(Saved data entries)

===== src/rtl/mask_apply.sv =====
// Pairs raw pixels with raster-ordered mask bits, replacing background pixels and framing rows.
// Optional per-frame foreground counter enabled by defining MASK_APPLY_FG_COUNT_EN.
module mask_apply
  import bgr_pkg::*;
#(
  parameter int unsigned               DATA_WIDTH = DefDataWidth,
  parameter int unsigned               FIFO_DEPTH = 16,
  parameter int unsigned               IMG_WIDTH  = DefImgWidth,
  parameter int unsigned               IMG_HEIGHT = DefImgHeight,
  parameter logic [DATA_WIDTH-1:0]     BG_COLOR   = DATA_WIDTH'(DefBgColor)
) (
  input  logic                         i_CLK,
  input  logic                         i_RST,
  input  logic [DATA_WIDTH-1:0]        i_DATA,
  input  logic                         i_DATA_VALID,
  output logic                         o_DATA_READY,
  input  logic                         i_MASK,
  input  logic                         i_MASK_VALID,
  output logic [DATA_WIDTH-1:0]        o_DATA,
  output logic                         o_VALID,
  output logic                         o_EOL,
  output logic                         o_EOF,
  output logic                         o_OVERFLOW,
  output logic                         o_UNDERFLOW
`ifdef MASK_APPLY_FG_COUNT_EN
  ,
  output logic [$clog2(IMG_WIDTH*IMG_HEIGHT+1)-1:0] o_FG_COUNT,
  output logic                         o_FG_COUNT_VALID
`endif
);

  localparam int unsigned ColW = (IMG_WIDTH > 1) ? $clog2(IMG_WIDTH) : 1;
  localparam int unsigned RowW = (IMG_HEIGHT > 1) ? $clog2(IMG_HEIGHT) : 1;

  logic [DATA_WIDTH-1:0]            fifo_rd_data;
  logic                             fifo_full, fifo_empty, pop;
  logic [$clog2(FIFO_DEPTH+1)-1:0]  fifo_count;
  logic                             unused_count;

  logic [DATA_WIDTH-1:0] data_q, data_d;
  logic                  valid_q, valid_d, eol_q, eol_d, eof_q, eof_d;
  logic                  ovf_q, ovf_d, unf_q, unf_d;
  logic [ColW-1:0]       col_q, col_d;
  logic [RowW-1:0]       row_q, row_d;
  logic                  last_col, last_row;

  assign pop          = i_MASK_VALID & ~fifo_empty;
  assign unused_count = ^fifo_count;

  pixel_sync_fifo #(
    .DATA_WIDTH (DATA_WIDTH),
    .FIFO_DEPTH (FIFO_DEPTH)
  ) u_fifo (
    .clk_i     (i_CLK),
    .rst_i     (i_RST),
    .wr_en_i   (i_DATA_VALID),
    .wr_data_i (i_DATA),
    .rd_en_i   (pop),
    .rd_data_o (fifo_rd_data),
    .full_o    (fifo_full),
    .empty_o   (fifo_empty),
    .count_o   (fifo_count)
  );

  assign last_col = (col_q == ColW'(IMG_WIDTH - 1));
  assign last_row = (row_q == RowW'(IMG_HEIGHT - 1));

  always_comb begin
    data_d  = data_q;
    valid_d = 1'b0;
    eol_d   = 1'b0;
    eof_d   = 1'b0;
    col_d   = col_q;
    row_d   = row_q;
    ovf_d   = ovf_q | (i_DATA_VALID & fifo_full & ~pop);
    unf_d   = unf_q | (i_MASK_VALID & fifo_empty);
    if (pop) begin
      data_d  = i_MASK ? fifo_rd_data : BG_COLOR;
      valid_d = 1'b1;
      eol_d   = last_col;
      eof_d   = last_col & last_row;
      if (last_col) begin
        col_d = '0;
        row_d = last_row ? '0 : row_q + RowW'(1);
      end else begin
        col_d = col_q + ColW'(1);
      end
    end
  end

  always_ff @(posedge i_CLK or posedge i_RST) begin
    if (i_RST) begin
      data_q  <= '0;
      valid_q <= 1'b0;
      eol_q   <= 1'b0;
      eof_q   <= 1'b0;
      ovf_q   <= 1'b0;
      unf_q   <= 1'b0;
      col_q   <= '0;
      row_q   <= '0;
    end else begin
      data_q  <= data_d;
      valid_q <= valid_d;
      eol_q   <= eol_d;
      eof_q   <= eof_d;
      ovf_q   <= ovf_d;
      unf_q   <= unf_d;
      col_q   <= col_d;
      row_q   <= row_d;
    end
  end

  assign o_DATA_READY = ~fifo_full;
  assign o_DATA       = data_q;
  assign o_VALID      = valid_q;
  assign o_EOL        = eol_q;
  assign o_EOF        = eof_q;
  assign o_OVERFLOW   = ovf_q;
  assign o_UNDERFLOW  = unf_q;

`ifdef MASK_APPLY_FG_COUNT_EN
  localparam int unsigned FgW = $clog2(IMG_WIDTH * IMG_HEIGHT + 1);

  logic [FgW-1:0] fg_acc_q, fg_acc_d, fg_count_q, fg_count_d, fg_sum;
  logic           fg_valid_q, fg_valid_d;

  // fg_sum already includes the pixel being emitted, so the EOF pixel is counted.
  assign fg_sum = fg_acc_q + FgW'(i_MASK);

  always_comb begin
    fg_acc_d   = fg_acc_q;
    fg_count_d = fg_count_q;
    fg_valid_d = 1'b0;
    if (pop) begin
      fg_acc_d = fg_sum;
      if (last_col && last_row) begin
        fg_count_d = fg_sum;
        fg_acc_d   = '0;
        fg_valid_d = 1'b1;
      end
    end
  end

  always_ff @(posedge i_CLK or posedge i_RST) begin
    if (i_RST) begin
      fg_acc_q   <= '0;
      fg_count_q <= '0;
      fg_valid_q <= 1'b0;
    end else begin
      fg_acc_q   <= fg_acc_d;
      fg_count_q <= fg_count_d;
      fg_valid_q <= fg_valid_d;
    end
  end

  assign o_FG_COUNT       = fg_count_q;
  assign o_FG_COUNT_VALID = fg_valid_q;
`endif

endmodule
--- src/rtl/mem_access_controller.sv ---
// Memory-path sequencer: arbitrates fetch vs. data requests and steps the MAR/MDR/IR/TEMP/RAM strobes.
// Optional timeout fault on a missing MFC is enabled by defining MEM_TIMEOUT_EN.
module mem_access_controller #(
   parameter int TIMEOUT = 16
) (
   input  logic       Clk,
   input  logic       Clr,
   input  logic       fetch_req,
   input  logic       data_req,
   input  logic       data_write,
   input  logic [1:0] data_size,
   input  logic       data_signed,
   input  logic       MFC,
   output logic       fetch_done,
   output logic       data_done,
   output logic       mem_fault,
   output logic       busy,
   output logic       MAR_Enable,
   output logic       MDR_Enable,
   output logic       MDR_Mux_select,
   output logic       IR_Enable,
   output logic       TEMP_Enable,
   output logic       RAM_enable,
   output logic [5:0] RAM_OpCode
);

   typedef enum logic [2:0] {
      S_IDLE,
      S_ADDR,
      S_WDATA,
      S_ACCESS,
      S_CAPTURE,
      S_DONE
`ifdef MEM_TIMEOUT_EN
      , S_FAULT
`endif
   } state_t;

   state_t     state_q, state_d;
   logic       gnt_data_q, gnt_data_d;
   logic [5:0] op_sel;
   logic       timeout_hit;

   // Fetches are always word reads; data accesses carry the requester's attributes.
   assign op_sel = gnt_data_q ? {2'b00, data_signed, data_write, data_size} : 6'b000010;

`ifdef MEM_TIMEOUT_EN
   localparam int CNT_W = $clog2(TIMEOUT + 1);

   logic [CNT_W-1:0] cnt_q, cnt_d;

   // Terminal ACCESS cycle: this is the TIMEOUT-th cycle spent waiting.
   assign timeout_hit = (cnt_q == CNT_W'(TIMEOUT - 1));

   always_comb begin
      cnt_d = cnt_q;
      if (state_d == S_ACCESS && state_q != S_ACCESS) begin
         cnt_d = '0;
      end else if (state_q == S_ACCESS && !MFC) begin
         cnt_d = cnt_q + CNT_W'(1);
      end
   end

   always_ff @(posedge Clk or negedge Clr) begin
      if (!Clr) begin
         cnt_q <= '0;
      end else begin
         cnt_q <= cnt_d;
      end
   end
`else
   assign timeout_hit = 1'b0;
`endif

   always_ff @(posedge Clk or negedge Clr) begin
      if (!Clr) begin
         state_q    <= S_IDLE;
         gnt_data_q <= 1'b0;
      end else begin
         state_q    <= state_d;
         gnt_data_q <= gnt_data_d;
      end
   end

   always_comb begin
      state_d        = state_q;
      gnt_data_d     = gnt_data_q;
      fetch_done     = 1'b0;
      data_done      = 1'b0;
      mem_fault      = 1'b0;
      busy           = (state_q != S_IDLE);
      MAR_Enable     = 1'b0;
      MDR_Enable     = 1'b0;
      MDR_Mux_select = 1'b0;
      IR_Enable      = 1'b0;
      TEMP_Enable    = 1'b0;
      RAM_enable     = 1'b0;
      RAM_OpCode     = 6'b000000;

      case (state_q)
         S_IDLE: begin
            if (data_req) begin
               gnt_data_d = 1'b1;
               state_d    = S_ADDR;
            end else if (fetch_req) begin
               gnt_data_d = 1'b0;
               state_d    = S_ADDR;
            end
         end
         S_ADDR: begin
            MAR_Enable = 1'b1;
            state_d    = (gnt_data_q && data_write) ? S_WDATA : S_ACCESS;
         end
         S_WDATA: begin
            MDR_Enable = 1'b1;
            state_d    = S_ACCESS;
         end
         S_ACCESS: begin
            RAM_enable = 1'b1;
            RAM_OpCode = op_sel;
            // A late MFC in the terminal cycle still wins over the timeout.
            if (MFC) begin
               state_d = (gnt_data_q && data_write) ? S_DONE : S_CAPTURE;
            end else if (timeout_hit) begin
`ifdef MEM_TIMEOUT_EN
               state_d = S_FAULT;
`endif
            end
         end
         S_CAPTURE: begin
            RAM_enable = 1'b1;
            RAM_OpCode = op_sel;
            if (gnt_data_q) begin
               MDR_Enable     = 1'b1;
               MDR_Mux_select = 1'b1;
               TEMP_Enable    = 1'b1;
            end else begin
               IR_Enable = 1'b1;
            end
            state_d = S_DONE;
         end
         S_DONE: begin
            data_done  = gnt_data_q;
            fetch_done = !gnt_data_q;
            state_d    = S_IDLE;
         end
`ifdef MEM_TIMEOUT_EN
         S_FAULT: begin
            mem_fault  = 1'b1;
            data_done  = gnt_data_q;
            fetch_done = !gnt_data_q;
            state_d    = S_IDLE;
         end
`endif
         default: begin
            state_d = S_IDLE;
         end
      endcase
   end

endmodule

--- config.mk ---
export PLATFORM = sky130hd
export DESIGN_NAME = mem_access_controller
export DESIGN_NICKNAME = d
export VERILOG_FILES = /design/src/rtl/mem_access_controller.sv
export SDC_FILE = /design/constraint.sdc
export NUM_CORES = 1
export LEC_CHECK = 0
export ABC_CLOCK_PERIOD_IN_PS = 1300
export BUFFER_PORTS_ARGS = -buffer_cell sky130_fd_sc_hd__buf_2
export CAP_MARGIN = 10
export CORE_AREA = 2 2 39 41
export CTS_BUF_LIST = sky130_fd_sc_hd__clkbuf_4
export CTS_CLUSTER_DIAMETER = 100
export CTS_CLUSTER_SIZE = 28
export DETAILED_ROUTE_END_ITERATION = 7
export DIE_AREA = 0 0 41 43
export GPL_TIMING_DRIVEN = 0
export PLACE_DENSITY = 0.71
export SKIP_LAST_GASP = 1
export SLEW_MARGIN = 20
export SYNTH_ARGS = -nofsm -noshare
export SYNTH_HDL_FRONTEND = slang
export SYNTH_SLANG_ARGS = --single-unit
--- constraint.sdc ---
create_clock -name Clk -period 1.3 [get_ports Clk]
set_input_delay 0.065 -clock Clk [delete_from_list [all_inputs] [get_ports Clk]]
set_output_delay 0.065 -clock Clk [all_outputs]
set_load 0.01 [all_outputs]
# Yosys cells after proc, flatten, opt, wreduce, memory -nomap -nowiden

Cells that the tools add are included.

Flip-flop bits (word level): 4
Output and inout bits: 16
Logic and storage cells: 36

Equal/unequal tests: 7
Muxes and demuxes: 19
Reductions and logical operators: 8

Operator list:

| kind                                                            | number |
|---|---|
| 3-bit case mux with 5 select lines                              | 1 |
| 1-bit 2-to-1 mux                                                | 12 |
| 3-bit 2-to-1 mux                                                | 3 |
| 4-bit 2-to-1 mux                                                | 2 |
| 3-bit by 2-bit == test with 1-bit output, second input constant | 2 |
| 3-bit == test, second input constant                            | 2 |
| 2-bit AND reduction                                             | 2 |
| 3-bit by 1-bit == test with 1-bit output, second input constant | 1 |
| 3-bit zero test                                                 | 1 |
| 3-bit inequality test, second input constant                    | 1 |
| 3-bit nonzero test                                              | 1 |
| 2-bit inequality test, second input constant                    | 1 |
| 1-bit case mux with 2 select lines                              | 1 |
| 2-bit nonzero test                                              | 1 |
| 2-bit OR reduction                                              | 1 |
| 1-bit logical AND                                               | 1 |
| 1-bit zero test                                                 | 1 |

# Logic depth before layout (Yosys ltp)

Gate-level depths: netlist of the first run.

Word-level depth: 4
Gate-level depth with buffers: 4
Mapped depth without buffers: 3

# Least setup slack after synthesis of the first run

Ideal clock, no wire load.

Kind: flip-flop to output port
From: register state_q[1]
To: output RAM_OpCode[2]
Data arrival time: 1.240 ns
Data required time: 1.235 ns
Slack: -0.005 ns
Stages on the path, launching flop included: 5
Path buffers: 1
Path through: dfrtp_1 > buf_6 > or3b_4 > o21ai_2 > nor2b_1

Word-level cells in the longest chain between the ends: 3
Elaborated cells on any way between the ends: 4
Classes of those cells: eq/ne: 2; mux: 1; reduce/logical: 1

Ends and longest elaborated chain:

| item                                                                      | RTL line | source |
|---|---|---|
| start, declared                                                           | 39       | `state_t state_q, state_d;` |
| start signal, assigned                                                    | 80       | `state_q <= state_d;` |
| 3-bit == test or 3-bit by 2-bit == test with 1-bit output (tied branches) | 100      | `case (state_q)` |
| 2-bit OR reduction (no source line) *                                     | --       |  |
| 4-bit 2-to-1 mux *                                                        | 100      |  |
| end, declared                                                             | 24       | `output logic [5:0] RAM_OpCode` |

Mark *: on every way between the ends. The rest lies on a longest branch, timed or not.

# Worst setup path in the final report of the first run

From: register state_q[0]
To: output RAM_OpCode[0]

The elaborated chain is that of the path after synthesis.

* [ASSIGNMENT]: All that is needed is a number: how many lines in the data above contain the string "longest".

* [TASK SOLUTION]: 3